- **Activity**
Read through the records. Copy each line that has the word "period".
• • •
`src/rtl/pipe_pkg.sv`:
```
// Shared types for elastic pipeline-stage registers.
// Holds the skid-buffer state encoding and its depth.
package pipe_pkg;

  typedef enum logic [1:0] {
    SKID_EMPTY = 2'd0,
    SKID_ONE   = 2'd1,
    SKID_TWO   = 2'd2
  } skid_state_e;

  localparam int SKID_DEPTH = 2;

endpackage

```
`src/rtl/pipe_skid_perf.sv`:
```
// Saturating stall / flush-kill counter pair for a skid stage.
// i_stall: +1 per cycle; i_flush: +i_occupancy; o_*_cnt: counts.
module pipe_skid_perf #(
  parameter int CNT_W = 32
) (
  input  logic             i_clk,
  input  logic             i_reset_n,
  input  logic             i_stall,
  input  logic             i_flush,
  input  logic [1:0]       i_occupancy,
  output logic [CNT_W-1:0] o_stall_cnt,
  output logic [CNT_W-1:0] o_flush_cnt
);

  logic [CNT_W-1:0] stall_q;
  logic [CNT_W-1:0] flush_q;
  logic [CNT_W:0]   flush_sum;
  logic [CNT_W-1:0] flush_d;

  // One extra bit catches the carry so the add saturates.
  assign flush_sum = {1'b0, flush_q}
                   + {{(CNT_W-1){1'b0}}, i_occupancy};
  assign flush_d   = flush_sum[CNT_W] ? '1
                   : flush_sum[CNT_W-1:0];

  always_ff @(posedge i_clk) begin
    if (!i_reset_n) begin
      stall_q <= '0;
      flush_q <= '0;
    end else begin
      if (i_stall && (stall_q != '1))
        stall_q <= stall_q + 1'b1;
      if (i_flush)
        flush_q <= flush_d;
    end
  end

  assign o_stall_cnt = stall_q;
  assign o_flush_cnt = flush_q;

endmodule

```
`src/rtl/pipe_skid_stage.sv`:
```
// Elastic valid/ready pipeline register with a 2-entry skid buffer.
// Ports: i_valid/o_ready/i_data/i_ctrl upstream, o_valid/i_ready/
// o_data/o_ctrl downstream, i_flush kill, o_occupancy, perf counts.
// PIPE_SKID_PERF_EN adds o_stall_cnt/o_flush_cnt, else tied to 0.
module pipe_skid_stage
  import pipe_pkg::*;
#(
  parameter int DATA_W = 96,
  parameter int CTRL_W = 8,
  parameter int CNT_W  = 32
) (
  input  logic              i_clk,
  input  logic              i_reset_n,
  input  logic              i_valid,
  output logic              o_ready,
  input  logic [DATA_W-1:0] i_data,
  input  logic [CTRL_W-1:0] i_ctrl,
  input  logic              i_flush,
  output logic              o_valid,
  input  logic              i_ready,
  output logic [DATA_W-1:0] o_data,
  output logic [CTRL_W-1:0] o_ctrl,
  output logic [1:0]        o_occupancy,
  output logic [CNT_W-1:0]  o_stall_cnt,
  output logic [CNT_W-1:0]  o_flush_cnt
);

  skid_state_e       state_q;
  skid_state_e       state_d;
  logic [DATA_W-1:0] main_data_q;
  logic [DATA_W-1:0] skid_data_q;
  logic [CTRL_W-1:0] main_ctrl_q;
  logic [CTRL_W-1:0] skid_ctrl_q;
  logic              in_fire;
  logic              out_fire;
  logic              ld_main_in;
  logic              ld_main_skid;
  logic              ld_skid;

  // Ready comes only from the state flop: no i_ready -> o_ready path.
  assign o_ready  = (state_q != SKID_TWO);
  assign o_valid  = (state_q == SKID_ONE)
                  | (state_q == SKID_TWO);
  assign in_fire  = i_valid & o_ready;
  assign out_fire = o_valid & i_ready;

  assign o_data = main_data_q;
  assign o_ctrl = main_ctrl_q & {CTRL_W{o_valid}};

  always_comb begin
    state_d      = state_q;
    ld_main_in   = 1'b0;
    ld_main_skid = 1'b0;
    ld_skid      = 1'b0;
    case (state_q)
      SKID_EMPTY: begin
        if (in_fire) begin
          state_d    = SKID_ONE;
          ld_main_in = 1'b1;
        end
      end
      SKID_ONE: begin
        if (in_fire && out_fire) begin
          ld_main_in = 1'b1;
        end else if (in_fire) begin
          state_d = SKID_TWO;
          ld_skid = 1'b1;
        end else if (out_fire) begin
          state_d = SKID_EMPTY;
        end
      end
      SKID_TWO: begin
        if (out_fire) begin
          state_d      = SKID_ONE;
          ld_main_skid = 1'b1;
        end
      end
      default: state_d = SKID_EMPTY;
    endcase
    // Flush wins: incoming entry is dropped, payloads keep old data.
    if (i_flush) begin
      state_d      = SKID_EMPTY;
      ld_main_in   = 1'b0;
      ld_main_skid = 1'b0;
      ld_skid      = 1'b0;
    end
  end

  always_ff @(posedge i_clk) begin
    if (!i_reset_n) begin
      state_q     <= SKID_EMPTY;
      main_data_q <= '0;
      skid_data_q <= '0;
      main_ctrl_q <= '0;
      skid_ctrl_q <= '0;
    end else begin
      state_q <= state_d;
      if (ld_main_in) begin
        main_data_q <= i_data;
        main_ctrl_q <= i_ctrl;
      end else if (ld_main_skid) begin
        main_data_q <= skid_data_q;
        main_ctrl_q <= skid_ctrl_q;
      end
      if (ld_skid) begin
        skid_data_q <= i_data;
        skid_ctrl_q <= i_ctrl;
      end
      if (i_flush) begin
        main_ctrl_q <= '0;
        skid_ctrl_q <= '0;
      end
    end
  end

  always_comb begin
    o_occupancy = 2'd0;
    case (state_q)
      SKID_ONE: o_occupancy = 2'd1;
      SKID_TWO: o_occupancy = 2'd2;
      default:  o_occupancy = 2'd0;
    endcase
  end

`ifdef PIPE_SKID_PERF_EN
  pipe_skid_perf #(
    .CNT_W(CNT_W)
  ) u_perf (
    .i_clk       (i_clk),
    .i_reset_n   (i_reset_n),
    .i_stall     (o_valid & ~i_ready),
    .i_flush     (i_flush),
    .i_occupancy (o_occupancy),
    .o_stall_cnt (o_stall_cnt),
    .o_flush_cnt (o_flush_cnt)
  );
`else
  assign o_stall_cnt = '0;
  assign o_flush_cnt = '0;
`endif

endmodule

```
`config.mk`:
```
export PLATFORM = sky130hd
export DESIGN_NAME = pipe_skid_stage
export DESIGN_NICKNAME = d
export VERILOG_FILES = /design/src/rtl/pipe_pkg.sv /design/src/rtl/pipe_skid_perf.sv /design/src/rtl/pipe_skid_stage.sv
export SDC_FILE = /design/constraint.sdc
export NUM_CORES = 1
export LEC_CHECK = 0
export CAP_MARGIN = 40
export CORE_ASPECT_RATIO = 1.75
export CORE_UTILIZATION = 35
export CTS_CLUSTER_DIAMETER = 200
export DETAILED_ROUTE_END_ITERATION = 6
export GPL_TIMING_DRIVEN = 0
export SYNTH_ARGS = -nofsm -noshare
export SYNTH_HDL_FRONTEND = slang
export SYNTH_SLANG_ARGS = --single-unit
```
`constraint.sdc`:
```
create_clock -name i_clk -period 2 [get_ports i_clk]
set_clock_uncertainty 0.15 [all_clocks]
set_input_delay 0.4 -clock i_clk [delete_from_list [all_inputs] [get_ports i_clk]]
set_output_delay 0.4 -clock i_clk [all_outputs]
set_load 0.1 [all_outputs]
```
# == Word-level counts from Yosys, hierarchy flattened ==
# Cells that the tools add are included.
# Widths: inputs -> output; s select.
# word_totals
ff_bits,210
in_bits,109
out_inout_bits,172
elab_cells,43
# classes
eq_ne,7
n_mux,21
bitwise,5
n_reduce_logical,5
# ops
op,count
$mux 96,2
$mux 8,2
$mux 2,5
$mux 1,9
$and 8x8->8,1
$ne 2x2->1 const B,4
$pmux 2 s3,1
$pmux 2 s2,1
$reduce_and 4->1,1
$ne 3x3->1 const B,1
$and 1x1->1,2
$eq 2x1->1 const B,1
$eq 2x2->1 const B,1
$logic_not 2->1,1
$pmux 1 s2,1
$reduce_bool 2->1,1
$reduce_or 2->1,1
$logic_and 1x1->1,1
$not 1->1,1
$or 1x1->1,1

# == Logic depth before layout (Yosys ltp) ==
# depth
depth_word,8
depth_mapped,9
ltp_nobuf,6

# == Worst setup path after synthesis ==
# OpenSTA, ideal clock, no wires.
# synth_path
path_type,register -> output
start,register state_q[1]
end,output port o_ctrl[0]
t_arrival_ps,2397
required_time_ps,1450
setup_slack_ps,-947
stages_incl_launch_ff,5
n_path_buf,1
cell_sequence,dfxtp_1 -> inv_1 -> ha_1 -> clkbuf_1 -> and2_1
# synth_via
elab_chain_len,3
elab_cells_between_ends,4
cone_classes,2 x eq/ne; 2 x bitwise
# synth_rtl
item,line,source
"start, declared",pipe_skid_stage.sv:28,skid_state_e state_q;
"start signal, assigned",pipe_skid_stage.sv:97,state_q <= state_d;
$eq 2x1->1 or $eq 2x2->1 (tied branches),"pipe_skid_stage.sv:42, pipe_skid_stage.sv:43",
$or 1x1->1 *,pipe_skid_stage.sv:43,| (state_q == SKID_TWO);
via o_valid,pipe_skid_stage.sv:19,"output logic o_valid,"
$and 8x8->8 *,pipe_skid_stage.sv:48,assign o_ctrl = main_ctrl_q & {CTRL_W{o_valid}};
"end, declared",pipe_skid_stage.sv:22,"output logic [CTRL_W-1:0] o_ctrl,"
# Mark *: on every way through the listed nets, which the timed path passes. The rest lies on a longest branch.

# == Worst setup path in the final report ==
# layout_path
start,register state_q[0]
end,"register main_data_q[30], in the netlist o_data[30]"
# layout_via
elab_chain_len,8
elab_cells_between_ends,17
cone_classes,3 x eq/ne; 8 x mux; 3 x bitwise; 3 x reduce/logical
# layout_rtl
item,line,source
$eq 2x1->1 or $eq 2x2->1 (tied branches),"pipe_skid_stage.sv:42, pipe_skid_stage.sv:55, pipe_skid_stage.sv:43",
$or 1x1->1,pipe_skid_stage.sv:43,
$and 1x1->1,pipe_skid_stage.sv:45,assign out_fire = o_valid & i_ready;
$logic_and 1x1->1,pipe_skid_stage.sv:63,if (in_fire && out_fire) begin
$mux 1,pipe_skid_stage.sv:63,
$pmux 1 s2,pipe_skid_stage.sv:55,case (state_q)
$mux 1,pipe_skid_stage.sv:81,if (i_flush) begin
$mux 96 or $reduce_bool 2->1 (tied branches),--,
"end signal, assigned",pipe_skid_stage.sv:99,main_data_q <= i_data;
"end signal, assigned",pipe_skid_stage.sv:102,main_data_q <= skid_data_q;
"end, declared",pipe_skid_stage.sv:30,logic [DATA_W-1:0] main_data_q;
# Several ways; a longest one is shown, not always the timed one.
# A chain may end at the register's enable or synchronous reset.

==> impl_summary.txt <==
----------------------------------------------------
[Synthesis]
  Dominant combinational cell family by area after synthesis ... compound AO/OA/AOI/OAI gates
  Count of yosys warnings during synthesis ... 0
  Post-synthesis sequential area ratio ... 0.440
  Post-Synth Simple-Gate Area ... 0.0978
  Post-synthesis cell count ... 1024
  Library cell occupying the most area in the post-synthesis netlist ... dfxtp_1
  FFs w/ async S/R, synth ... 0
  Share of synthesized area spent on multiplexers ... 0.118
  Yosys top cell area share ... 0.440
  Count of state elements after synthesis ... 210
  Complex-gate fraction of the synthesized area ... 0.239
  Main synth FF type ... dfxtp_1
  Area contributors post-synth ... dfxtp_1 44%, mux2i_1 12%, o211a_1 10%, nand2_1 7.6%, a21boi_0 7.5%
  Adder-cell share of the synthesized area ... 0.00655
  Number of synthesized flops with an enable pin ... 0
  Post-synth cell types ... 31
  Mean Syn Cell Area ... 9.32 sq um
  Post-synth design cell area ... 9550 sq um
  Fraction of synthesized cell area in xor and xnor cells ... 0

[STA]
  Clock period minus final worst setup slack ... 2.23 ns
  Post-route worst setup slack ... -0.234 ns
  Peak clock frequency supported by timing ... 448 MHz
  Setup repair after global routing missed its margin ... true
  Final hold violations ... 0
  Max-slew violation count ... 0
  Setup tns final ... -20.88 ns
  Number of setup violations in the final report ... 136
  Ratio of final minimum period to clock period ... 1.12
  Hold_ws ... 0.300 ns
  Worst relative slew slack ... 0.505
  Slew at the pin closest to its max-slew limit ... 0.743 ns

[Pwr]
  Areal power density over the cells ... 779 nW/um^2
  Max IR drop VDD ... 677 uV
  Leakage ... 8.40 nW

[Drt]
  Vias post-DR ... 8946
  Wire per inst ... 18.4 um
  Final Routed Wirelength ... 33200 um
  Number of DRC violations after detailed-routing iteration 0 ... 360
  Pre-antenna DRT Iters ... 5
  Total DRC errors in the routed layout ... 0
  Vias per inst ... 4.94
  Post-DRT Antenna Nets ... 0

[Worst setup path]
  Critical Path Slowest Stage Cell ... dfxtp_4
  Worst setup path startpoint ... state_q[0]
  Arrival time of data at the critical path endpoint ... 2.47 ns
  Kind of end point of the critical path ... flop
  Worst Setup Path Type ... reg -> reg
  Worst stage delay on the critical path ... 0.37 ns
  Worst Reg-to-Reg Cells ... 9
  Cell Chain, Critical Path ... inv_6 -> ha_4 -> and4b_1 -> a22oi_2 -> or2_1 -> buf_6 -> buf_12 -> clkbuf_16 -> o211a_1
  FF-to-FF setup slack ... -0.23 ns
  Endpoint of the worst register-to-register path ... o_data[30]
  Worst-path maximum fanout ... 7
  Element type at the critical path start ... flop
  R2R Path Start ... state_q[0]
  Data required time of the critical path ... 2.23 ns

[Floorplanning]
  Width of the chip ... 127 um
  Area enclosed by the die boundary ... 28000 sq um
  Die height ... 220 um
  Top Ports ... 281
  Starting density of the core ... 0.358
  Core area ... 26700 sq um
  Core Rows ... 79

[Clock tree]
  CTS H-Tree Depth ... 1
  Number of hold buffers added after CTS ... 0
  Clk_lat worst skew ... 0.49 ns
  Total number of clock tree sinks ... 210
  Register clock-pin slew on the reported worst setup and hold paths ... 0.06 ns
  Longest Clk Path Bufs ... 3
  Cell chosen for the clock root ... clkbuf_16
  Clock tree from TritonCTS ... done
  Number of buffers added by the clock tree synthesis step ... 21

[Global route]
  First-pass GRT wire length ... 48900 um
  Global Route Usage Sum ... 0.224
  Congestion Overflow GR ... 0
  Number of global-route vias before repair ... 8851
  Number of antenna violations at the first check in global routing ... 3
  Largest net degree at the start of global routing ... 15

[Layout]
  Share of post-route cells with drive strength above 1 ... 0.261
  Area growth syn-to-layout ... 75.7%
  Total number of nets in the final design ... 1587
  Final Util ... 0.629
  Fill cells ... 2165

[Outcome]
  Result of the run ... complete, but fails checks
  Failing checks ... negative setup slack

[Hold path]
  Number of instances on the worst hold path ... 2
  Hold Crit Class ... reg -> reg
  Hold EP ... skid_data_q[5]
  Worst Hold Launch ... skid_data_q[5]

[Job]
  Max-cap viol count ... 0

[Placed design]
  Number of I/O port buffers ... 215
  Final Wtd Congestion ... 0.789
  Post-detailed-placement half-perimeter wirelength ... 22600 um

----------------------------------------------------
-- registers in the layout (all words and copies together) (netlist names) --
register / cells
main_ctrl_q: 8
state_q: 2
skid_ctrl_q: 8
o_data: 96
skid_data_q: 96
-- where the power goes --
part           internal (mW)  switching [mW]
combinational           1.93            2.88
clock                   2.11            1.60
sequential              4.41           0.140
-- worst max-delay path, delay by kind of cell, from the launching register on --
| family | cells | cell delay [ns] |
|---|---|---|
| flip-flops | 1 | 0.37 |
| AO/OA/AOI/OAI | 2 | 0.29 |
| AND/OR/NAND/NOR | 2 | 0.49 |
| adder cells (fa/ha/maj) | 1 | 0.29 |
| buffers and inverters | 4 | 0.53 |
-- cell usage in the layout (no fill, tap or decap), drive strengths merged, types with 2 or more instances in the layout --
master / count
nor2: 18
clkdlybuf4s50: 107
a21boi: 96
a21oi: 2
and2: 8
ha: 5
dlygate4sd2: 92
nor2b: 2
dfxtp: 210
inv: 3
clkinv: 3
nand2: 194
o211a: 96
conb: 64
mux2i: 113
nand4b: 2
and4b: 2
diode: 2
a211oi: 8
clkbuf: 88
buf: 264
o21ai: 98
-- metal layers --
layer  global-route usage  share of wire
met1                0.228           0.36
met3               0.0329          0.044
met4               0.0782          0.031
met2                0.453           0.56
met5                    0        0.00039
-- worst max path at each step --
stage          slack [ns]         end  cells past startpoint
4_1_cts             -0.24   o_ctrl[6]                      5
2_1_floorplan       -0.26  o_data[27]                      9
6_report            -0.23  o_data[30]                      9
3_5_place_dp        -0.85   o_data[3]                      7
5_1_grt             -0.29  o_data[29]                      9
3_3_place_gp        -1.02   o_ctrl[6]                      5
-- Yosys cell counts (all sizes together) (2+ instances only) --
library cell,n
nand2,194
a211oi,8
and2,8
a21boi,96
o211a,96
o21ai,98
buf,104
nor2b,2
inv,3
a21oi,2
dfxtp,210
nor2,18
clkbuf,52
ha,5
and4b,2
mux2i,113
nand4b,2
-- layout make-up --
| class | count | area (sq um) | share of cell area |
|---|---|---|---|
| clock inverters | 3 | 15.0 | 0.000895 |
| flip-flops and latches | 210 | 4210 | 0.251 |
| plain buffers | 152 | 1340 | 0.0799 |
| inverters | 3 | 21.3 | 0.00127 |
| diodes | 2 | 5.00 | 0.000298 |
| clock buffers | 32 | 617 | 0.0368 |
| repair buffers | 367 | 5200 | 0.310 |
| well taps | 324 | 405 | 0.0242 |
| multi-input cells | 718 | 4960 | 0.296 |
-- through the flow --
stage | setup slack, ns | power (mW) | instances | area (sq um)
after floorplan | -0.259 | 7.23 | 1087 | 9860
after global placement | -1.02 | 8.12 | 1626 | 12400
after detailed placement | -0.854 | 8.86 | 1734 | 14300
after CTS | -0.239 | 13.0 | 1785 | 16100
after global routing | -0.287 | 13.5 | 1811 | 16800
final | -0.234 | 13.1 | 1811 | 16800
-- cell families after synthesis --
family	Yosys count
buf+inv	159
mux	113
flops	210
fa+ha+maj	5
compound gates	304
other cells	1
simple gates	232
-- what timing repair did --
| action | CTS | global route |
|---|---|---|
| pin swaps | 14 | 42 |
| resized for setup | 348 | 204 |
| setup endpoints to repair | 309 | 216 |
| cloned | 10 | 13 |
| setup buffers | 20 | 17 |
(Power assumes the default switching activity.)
• • •
- **Answer box**
create_clock -name i_clk -period 2 [get_ports i_clk]
  Clock period minus final worst setup slack ... 2.23 ns
  Ratio of final minimum period to clock period ... 1.12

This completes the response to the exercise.